Какое-то время Досекин стоял, с недоумением обозревая лихие летящие «тройки», «парочки», «поцелуи», натюрморты из фруктов, колбас и селедок, палаты, «горки» с лещадками… На одном из рисунков крыса заглядывала в рваный ощерившийся башмак — символ предельной бедности. А вот на стене кто-то очень знакомый, с трубкой во рту, влег в бурлацкую лямку и из последних силенок тащит из ямы белое двухэтажное здание с вывеской «ТХУ»…
Завидев Досекина, все застыли в тех самых позах, в которых застало его появление.

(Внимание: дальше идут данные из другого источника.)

This is an optimization exercise on Yosys and OpenROAD, whose aim is small area, not a production implementation. Only simulation tests tie the RTL to the original design; equivalence was not proved. Power is estimated from default activity; no workload was simulated.

## run.sh

```bash
#!/bin/bash
# synth_recipe.tcl (not shown) runs the flow's synth.tcl, then flattens the netlist and writes it again
# the make line also repeats each setting of config.mk as NAME=value (left out here)
make -C /OpenROAD-flow-scripts/flow DESIGN_CONFIG=/design/flow/config.mk WORK_HOME=/design/flow/orfs CLKGATE_MAP_FILE= SYNTH_SCRIPT=/design/flow/synth_recipe.tcl finish
```

## config.mk

```make
export PLATFORM = sky130hd
export DESIGN_NAME = soc_periph
export DESIGN_NICKNAME = soc_periph
export VERILOG_FILES = /design/flow/design.v
export SDC_FILE = /design/flow/constraint.sdc
export NUM_CORES = 4
export LEC_CHECK = 0
export CAP_MARGIN = 20
export CORE_MARGIN = 2
export CORE_UTILIZATION = 40
export SLEW_MARGIN = 20
```

## constraint.sdc

```tcl
create_clock -name core_clock -period 6.0 [get_ports {clk}]
set_input_delay 1.2000 -clock core_clock [delete_from_list [all_inputs] [get_ports {clk}]]
set_output_delay 1.2000 -clock core_clock [all_outputs]
set_load 0.01 [all_outputs]
```

## design.v

```verilog
`timescale 1ns / 1ps
module addr_decoder #(
        NUM_INPUTS = 2
    ) (
        input  logic [31:0] adr_i,
        input  logic [NUM_INPUTS-1:0][63:0] rules,
        output logic [NUM_INPUTS-1:0] input_select
    );
    always_comb begin
        integer i;
        for (i = 0; i < NUM_INPUTS; i++) begin
            logic [31:0] prefix, mask;
            {prefix, mask} = rules[i];
            input_select[i] = ~|((adr_i & mask) ^ prefix);
        end
    end
endmodule
`timescale 1ns / 1ps
module clint (
        input clk,
        input rst_n,
        input  logic        wb_cyc_i,
        input  logic        wb_stb_i,
        input  logic        wb_we_i,
        input  logic [15:0] wb_adr_i,
        input  logic [3:0]  wb_sel_i,
        input  logic [31:0] wb_dat_i,
        output logic [31:0] wb_dat_o,
        output logic        wb_ack_o,
        output logic software_int,
        output logic timer_int
    );
    logic [31:0] msip_q, msip_n;
    logic [31:0] mtime_q, mtime_n;
    logic [31:0] mtimeh_q, mtimeh_n;
    logic [31:0] mtimecmp_q, mtimecmp_n;
    logic [31:0] mtimecmph_q, mtimecmph_n;
    logic [63:0] mtime, mtimecmp;
    assign mtime = {mtimeh_q, mtime_q};
    assign mtimecmp = {mtimecmph_q, mtimecmp_q};
    typedef enum logic [15:0] {
        MSIP      = 16'h0000,
        MTIME     = 16'h4000,
        MTIMEH    = 16'h4004,
        MTIMECMP  = 16'hBFF8,
        MTIMECMPH = 16'hBFFC
     } clint_addr_e;
    assign wb_ack_o = wb_cyc_i & wb_stb_i;
    always_comb begin : reg_read
        unique case (wb_adr_i)
            MSIP:      wb_dat_o = {31'b0, msip_q[0]};
            MTIME:     wb_dat_o = mtime_q;
            MTIMEH:    wb_dat_o = mtimeh_q;
            MTIMECMP:  wb_dat_o = mtimecmp_q;
            MTIMECMPH: wb_dat_o = mtimecmph_q;
            default:   wb_dat_o = '0;
        endcase
    end
    always_comb begin : setup_reg_write
        integer i;
        msip_n      = msip_q;
        mtimecmp_n  = mtimecmp_q;
        mtimecmph_n = mtimecmph_q;
        {mtimeh_n, mtime_n} = mtime + 1;
        for (i = 0; i < 4; i++) begin
            logic we;
            we = wb_cyc_i & wb_stb_i & wb_we_i & wb_sel_i[i];
            unique case (wb_adr_i)
                MSIP:      if (we) msip_n[0] = wb_dat_i[0];
                MTIME:     if (we) mtime_n[8*i +: 8] = wb_dat_i[8*i +: 8];
                MTIMEH:    if (we) mtimeh_n[8*i +: 8] = wb_dat_i[8*i +: 8];
                MTIMECMP:  if (we) mtimecmp_n[8*i +: 8] = wb_dat_i[8*i +: 8];
                MTIMECMPH: if (we) mtimecmph_n[8*i +: 8] = wb_dat_i[8*i +: 8];
                default: ;
            endcase
        end
    end
    always_ff @(posedge clk or negedge rst_n) begin : reg_write
        if (~rst_n) begin
            msip_q      <= '0;
            mtime_q     <= '0;
            mtimeh_q    <= '0;
            mtimecmp_q  <= '0;
            mtimecmph_q <= '0;
        end else begin
            msip_q      <= msip_n;
            mtime_q     <= mtime_n;
            mtimeh_q    <= mtimeh_n;
            mtimecmp_q  <= mtimecmp_n;
            mtimecmph_q <= mtimecmph_n;
        end
    end
    assign software_int = msip_q[0];
    assign timer_int = mtime >= mtimecmp;
endmodule
`timescale 1ns/1ps
module led_driver (
    input clk,
    input rst_n,
    input logic         wb_cyc_i,
    input logic         wb_stb_i,
    input logic         wb_we_i,
    output logic        wb_ack_o,
    input  logic [3:0]  wb_sel_i,
    input  logic [1:0]  wb_adr_i,
    input  logic [31:0] wb_dat_i,
    output logic [31:0] wb_dat_o,
    output logic [7:0] leds
);
    logic [7:0] register [4];
    always_ff @(posedge clk) begin
        wb_ack_o <= 0;
        if (wb_cyc_i & wb_stb_i & ~wb_ack_o) begin
            integer i;
            for (i = 0; i < 4; i++) begin
                if (wb_we_i & wb_sel_i[i])
                    register[i] <= wb_dat_i[8*i +: 8];
            end
            wb_dat_o <= {register[3], register[2], register[1], register[0]};
            wb_ack_o <= 1;
        end
    end
    assign leds = register[0];
endmodule
`timescale 1ns / 1ps
module soc_periph (
        input clk,
        input rst_n,
        input  logic        wb_cyc_i,
        input  logic        wb_stb_i,
        input  logic        wb_we_i,
        input  logic [3:0]  wb_sel_i,
        input  logic [31:0] wb_adr_i,
        input  logic [31:0] wb_dat_i,
        output logic [31:0] wb_dat_o,
        output logic        wb_ack_o,
        output logic        timer_int,
        output logic        software_int,
        output logic [7:0]  leds
    );
    logic clint_ack_o;
    logic [31:0] clint_dat_o;
    clint clint (
        .clk ,
        .rst_n,
        .wb_cyc_i (wb_cyc_i),
        .wb_stb_i (wb_stb_i & clint_sel),
        .wb_we_i  (wb_we_i),
        .wb_adr_i (wb_adr_i[15:0]),
        .wb_sel_i (wb_sel_i),
        .wb_dat_i (wb_dat_i),
        .wb_dat_o (clint_dat_o),
        .wb_ack_o (clint_ack_o),
        .software_int,
        .timer_int
    );
    logic led_ack_o;
    logic [31:0] led_dat_o;
    led_driver led_driver (
        .clk,
        .rst_n,
        .wb_cyc_i (wb_cyc_i),
        .wb_stb_i (wb_stb_i & led_sel),
        .wb_we_i  (wb_we_i),
        .wb_ack_o (led_ack_o),
        .wb_sel_i (wb_sel_i),
        .wb_adr_i (wb_adr_i[1:0]),
        .wb_dat_i (wb_dat_i),
        .wb_dat_o (led_dat_o),
        .leds
    );
    localparam logic [31:0] CLINT_BASE = 32'h0200_0000;
    localparam logic [31:0] CLINT_MASK = 32'hFFFF_0000;
    localparam logic [31:0] LED_BASE = 32'h0201_0000;
    localparam logic [31:0] LED_MASK = 32'hFFFF_FFFC;
    logic clint_sel, led_sel;
    addr_decoder #(
        .NUM_INPUTS(2)
    ) decoder (
        .adr_i           (wb_adr_i),
        .rules({
            CLINT_BASE,
            CLINT_MASK,
            LED_BASE,
            LED_MASK
        }),
        .input_select({
            clint_sel,
            led_sel
        })
    );
    always_comb begin : wb_dat_o_mux
        wb_dat_o = '0;
        if (clint_sel)
            wb_dat_o = clint_dat_o;
        if (led_sel)
            wb_dat_o = led_dat_o;
    end
    assign wb_ack_o = clint_ack_o | led_ack_o;
endmodule
```

==> impl_metrics.csv <==
group,metric,value,unit
synthesis,ys_async_sr_fraction,66.5,%
worst_setup_path,crit_chain,"clkdlybuf4s50_1 -> nor4_2 -> nand4_2 -> nor3_4 -> buf_4 -> a222oi_1 -> o21ai_0 -> clkdlybuf4s50_1",
die,io_pins,116,
clock_network,cts_setup_buffers,0,
sta,setup_tns,0,ns
clock_network,cts-resized-gates,0,
cells_and_area,final_cell_count_no_fill,1559,
clock_network,htreeDepth,4,
clock_network,clockBufferDepth,2,
global_route,use_met1,31.0,%
clock_network,numCtsBuffers,17,
global_route,use_met3,3.33,%
sta,timing.final.crit_share,86.7,%
placement,port-buffer-count,115,
job,max_cap_violations,0,
global_route,grt_max_degree,62,
synthesis,synth_cells,1062,
cells_and_area,finish.utilization,48.1,%
worst_hold_path,hp-class,"flip-flop to flip-flop",
synthesis,synth_area_per_cell,10.5,sq um
synthesis,synth_flop_cell,"dfrtp_1",
sta,maxSlewViolCount,0,
clock_network,clock_latency,0.44,ns
sta,slew_headroom,33.0,%
global_route,grt_use_total,22.6,%
global_route,use_met2,37.1,%
worst_setup_path,critPathLaunchType,"input pin",
worst_setup_path,ff2ff_setup_slack,3.20,ns
cells_and_area,fill_cells,2580,
pwr,p_per_area,202,nW/um^2
die,core-area,27600,sq um
die,row_count,61,
sta,worstMarginPinSlew,1.00,ns
sta,hold_ws,0.417,ns
cells_and_area,nets,1306,
placement,dpl_cell_area,12600,sq um
clock_network,cts_root_buffer,"clkbuf_16",
cells_and_area,antennaDiodeCount,0,
worst_setup_path,r2r_end,"clint.mtimeh_q[22]",
worst_setup_path,slowest_stage,"clkdlybuf4s50_1",
routing,routedWlPerCell,20.3,um
die,start_util,40.4,%
clock_network,cts_tree,"done",
routing,drc,0,
cells_and_area,regArea,5170,sq um
worst_setup_path,path_delay_family,"buffers and inverters",
die,die_x,171,um
clock_network,clkSinkCount,194,
synthesis,ys_seq_area_share,46.5,%
worst_hold_path,whs_endpoint,"led_driver.wb_dat_o[15]",
routing,drt_iter0_drc,694,
placement,dp.cells,1526,
sta,hold_violations,0,
synthesis,synth-edff-count,64,
worst_setup_path,cp_common_cell,"clkdlybuf4s50_1",
clock_network,clk_pin_slew,0.07,ns
cells_and_area,drive_above_1_share,8.98,%
die,die-area,29100,sq um
worst_setup_path,cp-startpoint,"wb_adr_i[3]",
cells_and_area,final_cell_mix,"dfrtp_1 (129), clkdlybuf4s50_1 (113), nand2_1 (98)",
global_route,overflow,0,
cells_and_area,finalInstanceArea,13300,sq um
worst_setup_path,cp.required,4.80,ns
worst_setup_path,worst-path-buf-inv,3,
run_status,status,"timing/DRC/antenna clean",
cells_and_area,area_delta_synth_final,19.2,%
clock_network,ctsHoldBuffers,0,
pwr,max-vdd-ir-drop,0.000129,V
worst_setup_path,reg2regPathDepth,8,
worst_setup_path,worstSetupPathType,"input pin to output port",
worst_setup_path,reg2reg_from,"clint.mtime_q[0]",
sta,fin_crit,5.20,ns
worst_setup_path,cpPeakStageDelay,0.57,ns
sta,skew,0.0115,ns
worst_hold_path,hp-start,"led_driver.register[1][7]",
routing,vias,8619,
global_route,grt_pass1_wl,50200,um
synthesis,ys_types,59,
routing,drt-total-wl,31600,um
global_route,antenna_found_initial,0,
routing,ant_nets,0,
worst_setup_path,cp_max_fo,36,
cells_and_area,final_common_cell,"dfrtp_1",
global_route,grt_pass1_vias,8725,
synthesis,ys_ff_latch,194,
worst_hold_path,hold_depth,0,
cells_and_area,multiInputGateArea,5500,sq um
placement,place_congestion,0.860,
synthesis,syn-num-nets,1200,
synthesis,syn_area,11100,sq um
global_route,top_usage_layer,"met2",
die,chipHeight,171,um
synthesis,yosysWarnings,5,
worst_setup_path,arrival,4.00,ns
sta,fmax,192,MHz
worst_setup_path,setup.worst_path.end_class,"output port",
sta,grt_setup_unrepaired,"no",
placement,dp_hpwl,22400,um
sta,finalSetupViolations,0,
routing,viasPerCell,5.53,
pwr,p_leak,0.00533,uW
routing,firstDrtPassIters,7,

Он сдержанно поздоровался. Ответили вразнобой, недружно.
— Так вот вы чем тут занимаетесь! — заговорил наконец-то Досекин не то шутливо, не то укоризненно. — Делать нечего больше, как я понимаю?.. Кто ж это первый инициативу такую у вас проявил?..
Студенты молчали.
Он стал раздеваться. Снял с себя теплую шубу на лисьем меху и огляделся, куда бы повесить. Вешалки не было. На единственном уцелевшем крючке кучей навешаны были пальто и тужурки. Кто-то поспешно кинулся их снимать, но Досекин сказал «не надо», взгромоздил свою шубу на спинку койки и, оставаясь в шапке и длинном шарфе, продолжал недовольно осматривать комнату. Был он выбритый чисто, свежий с мороза, в белых новеньких бурках, в вязаном теплом свитере. От него крепко пахло одеколоном, а от шубы — морозом и чем-то еще, чем пахнут старые вещи, долго лежавшие.
— Ну-с, так чья же все-таки инициатива? — переспросил он притихших студентов, обводя их пристальным взглядом круглых совиных глаз. — Вижу, не скажете, не хотите сказать, — своих выдавать не годится, не так ли?